Input data

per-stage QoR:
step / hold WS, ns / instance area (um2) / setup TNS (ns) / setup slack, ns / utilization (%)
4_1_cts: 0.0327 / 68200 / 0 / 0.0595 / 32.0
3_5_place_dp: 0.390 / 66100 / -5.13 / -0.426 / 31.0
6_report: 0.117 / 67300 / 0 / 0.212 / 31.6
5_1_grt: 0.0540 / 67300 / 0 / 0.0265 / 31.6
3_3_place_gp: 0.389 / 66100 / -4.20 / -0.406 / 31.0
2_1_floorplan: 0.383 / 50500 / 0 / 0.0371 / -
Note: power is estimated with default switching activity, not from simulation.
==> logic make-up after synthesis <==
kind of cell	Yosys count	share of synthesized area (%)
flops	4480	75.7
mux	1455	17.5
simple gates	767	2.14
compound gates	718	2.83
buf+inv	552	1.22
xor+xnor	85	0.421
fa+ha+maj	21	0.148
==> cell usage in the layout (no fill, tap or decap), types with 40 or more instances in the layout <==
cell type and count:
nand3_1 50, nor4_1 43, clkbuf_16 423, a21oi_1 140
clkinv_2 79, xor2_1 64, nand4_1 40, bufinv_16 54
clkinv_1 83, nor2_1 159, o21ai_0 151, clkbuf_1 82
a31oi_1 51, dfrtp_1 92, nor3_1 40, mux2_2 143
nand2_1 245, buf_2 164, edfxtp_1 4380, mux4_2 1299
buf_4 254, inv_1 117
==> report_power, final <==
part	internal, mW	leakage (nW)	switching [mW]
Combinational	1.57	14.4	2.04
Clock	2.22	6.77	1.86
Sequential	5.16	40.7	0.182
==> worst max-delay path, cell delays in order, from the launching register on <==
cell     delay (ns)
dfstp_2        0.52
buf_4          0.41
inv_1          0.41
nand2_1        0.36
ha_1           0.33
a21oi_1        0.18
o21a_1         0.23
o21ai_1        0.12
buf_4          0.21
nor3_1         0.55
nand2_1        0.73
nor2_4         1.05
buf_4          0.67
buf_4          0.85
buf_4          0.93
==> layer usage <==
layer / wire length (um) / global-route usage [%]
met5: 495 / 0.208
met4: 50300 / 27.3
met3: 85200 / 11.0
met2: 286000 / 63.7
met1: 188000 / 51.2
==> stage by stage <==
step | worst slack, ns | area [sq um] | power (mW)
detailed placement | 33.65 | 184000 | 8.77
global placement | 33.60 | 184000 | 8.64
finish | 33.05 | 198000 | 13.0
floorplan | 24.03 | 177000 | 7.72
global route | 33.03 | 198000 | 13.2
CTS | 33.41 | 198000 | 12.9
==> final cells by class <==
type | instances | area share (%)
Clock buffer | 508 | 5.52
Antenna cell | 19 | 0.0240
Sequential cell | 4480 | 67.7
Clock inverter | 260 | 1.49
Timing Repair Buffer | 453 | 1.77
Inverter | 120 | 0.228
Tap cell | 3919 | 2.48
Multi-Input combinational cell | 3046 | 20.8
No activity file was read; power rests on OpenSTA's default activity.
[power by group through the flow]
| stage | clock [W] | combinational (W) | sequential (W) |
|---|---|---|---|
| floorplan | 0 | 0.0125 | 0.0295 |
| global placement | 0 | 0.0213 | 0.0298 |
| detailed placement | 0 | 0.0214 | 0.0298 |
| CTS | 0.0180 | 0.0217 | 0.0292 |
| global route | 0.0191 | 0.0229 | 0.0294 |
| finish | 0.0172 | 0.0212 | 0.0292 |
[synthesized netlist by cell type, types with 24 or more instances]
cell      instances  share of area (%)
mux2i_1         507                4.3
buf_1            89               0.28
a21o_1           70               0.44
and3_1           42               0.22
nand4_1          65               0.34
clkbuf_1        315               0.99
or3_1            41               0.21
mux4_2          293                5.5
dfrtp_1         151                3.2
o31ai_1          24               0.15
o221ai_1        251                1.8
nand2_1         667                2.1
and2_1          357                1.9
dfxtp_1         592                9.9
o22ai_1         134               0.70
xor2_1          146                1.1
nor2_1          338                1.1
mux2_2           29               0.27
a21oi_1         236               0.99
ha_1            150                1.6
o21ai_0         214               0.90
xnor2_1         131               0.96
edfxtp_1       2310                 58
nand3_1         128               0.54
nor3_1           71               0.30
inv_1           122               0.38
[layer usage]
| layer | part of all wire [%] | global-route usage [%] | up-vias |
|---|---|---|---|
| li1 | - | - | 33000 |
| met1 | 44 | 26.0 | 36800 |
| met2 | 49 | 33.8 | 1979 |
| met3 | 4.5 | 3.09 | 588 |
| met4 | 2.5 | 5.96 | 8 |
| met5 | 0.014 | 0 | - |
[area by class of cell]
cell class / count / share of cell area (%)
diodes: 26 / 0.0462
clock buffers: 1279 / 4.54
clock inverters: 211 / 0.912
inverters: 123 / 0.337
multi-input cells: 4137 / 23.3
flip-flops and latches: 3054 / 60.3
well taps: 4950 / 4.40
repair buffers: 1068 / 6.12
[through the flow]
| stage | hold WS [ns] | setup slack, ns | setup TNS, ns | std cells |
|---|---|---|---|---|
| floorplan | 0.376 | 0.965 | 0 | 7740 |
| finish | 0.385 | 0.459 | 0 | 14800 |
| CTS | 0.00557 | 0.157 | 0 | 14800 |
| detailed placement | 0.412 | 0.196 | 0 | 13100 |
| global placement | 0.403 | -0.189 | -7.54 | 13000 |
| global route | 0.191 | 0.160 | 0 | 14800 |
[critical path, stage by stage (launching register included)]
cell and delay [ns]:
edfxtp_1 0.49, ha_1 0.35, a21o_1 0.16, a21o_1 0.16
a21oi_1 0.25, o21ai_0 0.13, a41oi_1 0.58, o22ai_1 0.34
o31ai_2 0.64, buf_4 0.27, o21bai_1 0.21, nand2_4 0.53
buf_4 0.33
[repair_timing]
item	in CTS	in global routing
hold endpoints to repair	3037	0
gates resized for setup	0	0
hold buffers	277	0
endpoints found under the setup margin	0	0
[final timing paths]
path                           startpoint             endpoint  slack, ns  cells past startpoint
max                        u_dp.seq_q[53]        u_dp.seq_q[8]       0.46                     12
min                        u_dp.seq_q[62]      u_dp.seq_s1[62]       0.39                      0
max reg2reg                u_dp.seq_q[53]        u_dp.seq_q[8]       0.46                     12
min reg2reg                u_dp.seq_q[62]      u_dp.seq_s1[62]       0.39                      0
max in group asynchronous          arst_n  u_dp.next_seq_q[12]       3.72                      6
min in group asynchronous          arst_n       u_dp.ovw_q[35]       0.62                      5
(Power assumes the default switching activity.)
File: config.mk
export PLATFORM = sky130hd
export DESIGN_NAME = lobm_outq
export DESIGN_NICKNAME = d
export VERILOG_FILES = /design/src/lobm_pkg.sv /design/src/lobm_outq.sv
export SDC_FILE = /design/constraint.sdc
export NUM_CORES = 1
export LEC_CHECK = 0
export BUFFER_PORTS_ARGS = -buffer_cell sky130_fd_sc_hd__buf_4
export CAP_MARGIN = 25
export CORE_MARGIN = 8
export CORE_UTILIZATION = 44
export CTS_CLUSTER_SIZE = 24
export DETAILED_ROUTE_END_ITERATION = 7
export GPL_TIMING_DRIVEN = 0
export MAX_ROUTING_LAYER = met4
export PLACE_DENSITY = 0.73
export SETUP_SLACK_MARGIN = 0.15
export SLEW_MARGIN = 20
export SYNTH_ARGS = -nofsm -noshare
export SYNTH_HDL_FRONTEND = slang
export SYNTH_SLANG_ARGS = --single-unit
File: constraint.sdc
create_clock -name clk -period 2.02 [get_ports clk]
set_input_delay 0.101 -clock clk [delete_from_list [all_inputs] [get_ports clk]]
set_output_delay 0.101 -clock clk [all_outputs]
set_load 0.01 [all_outputs]
File: src/lobm_pkg.sv
// ============================================================================
// lobm_pkg
// Item types and command and status codes of the order book matcher.
// ============================================================================
package lobm_pkg;

    localparam logic [1:0] MODE_ADD    = 2'd0;
    localparam logic [1:0] MODE_CANCEL = 2'd1;
    localparam logic [1:0] MODE_MODIFY = 2'd2;
    localparam logic [1:0] MODE_MATCH  = 2'd3;

    localparam logic [2:0] STAT_OK        = 3'd0;
    localparam logic [2:0] STAT_DUP       = 3'd1;
    localparam logic [2:0] STAT_NOTFOUND  = 3'd2;
    localparam logic [2:0] STAT_ZEROPRICE = 3'd3;
    localparam logic [2:0] STAT_NOMATCH   = 3'd4;

    typedef struct packed {
        logic [1:0]  mode;
        logic [7:0]  order_id;
        logic        side;
        logic [7:0]  price;
        logic [30:0] quantity;
    } in_item_t;

    typedef struct packed {
        logic [2:0]  status;
        logic [7:0]  trade_price;
        logic [30:0] trade_quantity;
    } out_item_t;

    // A command after the static checks of the front end.
    typedef struct packed {
        in_item_t item;
        logic     id_ok;
        logic     price_ok;
        logic     price_nz;
    } cmd_t;

endpackage

File: src/lobm_outq.sv
// ============================================================================
// lobm_outq
// Two-entry result queue between the sequencer and the consumer.
// ============================================================================
module lobm_outq (
    input  logic                clk,
    input  logic                rst_n,
    input  logic                push,
    input  lobm_pkg::out_item_t data,
    output logic                full,
    output logic                empty,
    input  logic                pop,
    output lobm_pkg::out_item_t result
);
    import lobm_pkg::*;

    out_item_t  q_reg [2];
    logic       wp_reg, wp_next;
    logic       rp_reg, rp_next;
    logic [1:0] cnt_reg, cnt_next;
    logic       do_pop;

    assign full   = cnt_reg == 2'd2;
    assign empty  = cnt_reg == 2'd0;
    assign result = q_reg[rp_reg];
    assign do_pop = pop && !empty;

    always_comb
    begin
        wp_next  = wp_reg ^ push;
        rp_next  = rp_reg ^ do_pop;
        cnt_next = cnt_reg + {1'b0, push} - {1'b0, do_pop};
    end

    always_ff @(posedge clk)
    begin
        if (push)
        begin
            q_reg[wp_reg] <= data;
        end
    end

    always_ff @(posedge clk or negedge rst_n)
    begin
        if (!rst_n)
        begin
            wp_reg  <= 1'b0;
            rp_reg  <= 1'b0;
            cnt_reg <= 2'd0;
        end
        else
        begin
            wp_reg  <= wp_next;
            rp_reg  <= rp_next;
            cnt_reg <= cnt_next;
        end
    end

endmodule

# --- After elaboration in Yosys (flattened, before gate mapping) ---
# Memories as Yosys holds them, arrays and structs flattened.
# Cells that the tools add are included.
classes:
  mux: 2
  reduce_logical: 3
  add_sub_neg: 2
  bitwise: 2
  n_eq_ne: 1
op_table:
  columns: ["op", "n"]
  rows:
  - ["$add A2 B1 Y2", 1]
  - ["$eq A2 B2 Y1 const B", 1]
  - ["$logic_not A2 Y1", 1]
  - ["$mux W1", 2]
  - ["$sub A2 B1 Y2", 1]
  - ["$xor A1 B1 Y1", 2]
  - ["$logic_and A1 B1 Y1", 1]
  - ["$logic_not A1 Y1", 1]
totals:
  in_bits: 46
  ramBits: 84
  reg_bits: 4
  wordCells: 14
  memories: 1
  out_inout_bits: 44
mem_list:
  columns: ["memory", "words", "width", "read_ports", "rd_clocked_by_memory_dff", "wr", "line", "rtl"]
  rows:
  - ["q_reg", 2, 42, 1, 0, 1, "lobm_outq.sv:17", "out_item_t q_reg [2];"]

# --- Logic depth before layout (Yosys ltp) ---
depth:
  word_depth: 4
  mapped_depth: 6
  mapped_depth_nobuf: 6

# --- Worst setup path before layout ---
# Ideal clock, no wire load.
synth_timing:
  path_type: "register to register"
  from: "register wp_reg"
  to: "memory q_reg[0][0] (netlist bit) (enable)"
  path_slack_ns: 0.152
  stages_incl_launch_ff: 3
  setup_time_ns: 0.404
  arrival_time_ns: 1.464
  synth_period_minus_slack_ns: 1.868
  t_required_ns: 1.616
  cell_sequence: "dfrtp_1 -> inv_1 -> ha_1"
synth_lines:
  columns: ["item", "line", "rtl"]
  rows:
  - ["start, declared", "lobm_outq.sv:18", "logic wp_reg, wp_next;"]
  - ["start signal, assigned", "lobm_outq.sv:53", "wp_reg <= wp_next;"]
  - ["end, declared", "lobm_outq.sv:17", null]
# Straight into the memory's write port.

==> flow_summary.ini <==
[run_status]
outcome = completed

[grt]
overflow = 0
grt_max_degree = 28
grt_pass1_wl_um = 10300
grtUsageTotal = 0.124
antenna_found_initial = 0
grt_pass1_vias = 2118

[die]
fp.dieW_um = 104
io_pins = 90
rows = 32
die_h_um = 104
start_util = 0.450
coreArea_um2 = 7650
dieArea_um2 = 10900

[worst_setup_path]
cpPeakStageDelay_ns = 0.38
path_delay_family = buffers and inverters
path_cells = buf_6, buf_12, mux2_4, buf_4
cp_data_arrival_time_ns = 1.47
cp_data_required_time_ns = 1.92
cp_num_buf_inv = 3
crit_type = register to output port
startpoint_type = register
slowest_stage = dfrtp_1
end_kind = output port
cp_max_fo = 10

[hold_path]
worstHoldPathType = primary input to register

[clock_tree]
numClockSinks = 88
cts_buffer_depth = 2
cts_made_buffers = 9
ctsHtreeMaxLevel = 3
cts_tree = yes
root_buffer = clkbuf_8
path_clk_slew_ns = 0.08
worstSkewPairLatency_ns = 0.34

[detailed_routing]
vias = 1843
dr.pass1.iters = 4
wirelength_um = 6470
drc = 0
wl_per_cell_um = 16.1
detail_route.vias_per_cell = 4.60
drtIter0Drc = 36
ant_nets = 0

[cells_and_area]
stdcell_area_um2 = 4920
antenna_cells = 0
layout.nets = 344
largest_register_ffs = 84
area_growth_pct = 43.1
drive_gt1_frac = 0.515
multi_input_area_um2 = 718
fin_util = 0.644
register_area_um2 = 2620
fillers = 535

[synth]
synth_cell_types = 13
syn_nets = 199
yosys-top-cells-area = edfxtp_1 73%, mux2_4 17%, dfrtp_1 2.9%, buf_12 2.3%, ha_1 1.5%
ys_seq_area_frac = 0.762
yosys_warnings = 0
netlist_area_um2 = 3440
ys_ff_latch = 88
avgSynthCellArea_um2 = 23.1
postSynthCellCount = 149
yosysTopAreaCell = edfxtp_1
synth_top_area_frac = 0.733

[sta]
setup_viol = 0
skew_ns = 0.00706
fin_ws_ns = 0.449
maxSlewViolCount = 0
maxSlewHeadroom = 0.689
hold_viol_final = 0
tightestPinTransition_ns = 0.467
rsz0062_at_grt = false
finalSetupTns_ns = 0
finalCriticalPeriod_ns = 1.57
period_share = 0.778
max_freq_mhz = 636

[power_and_ir_drop]
pwr-share-clk = 0.203
netSwitchingPower_w = 0.00170
leakage_nw = 2.00
p_total_w = 0.00623
pwr-share-comb = 0.391
p_int_w = 0.00454
irDropWorstVdd_uv = 834
powerDensity_nw_per_um2 = 1270
seqPwrFrac = 0.407
switching_share = 0.272

[placement]
gp_congestion = 0.675
port-buffer-count = 89
placed_cell_area_um2 = 4280
dp_worst_setup_slack_ns = 0.500
dp_hpwl_um = 4430

[run]
drv_cap = 0
-- power groups by stage --
stage / Clock, W / Combinational (W) / Sequential, W
floorplan: 0 / 0.00150 / 0.00255
global placement: 0 / 0.00233 / 0.00257
detailed placement: 0 / 0.00241 / 0.00258
CTS: 0.00129 / 0.00249 / 0.00254
global route: 0.00136 / 0.00260 / 0.00257
finish: 0.00126 / 0.00243 / 0.00253
-- timing repair --
action / CTS / global route
gates resized for setup: 0 / 0
endpoints found under the hold margin: 88 / 0
buffers inserted: 0 / 0
hold buffers: 43 / 0
-- placed cells by master, fill, tap and decap left out, drive strengths merged --
cell type    netlist  routed
o21a               1       1
dfrtp              4       4
nor2b              1       1
nor2               1       1
clkinvlp           0       2
xor2               1       1
buf                5      96
xnor2              2       2
bufinv             0       2
clkbuf             0      10
edfxtp            84      84
clkinv             0       2
mux2              42      42
ha                 4       4
dlygate4sd3        0      43
inv                4       4
-- per-stage QoR --
step,hold WS [ns],cells
2_1_floorplan,-0.195,149
3_3_place_gp,-0.0997,340
3_5_place_dp,-0.0993,342
4_1_cts,0.0202,401
5_1_grt,0.0164,401
6_report,0.0232,401
-- metal layers --
layer | track usage | wire, um | vias to the layer above
li1 | - | - | 864
met5 | - | 0 | -
met1 | 0.121 | 2550 | 903
met3 | 0.0378 | 328 | 13
met2 | 0.224 | 3470 | 63
met4 | 0.0455 | 118 | 0
-- synth_stat cells --
cell,number
buf_6,1
dfrtp_1,4
xnor2_1,2
o21a_1,1
inv_1,4
ha_1,4
nor2_1,1
edfxtp_1,84
mux2_2,3
nor2b_1,1
mux2_4,39
buf_12,4
xor2_1,1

Exercise directions
Above are the records. Copy the lines beginning at the one that has "Sequential cell | 4480 | 67.7" and ending with the one that has "[power by group through the flow]", unchanged.

Solution to the exercise
Sequential cell | 4480 | 67.7
Clock inverter | 260 | 1.49
Timing Repair Buffer | 453 | 1.77
Inverter | 120 | 0.228
Tap cell | 3919 | 2.48
Multi-Input combinational cell | 3046 | 20.8
No activity file was read; power rests on OpenSTA's default activity.
[power by group through the flow]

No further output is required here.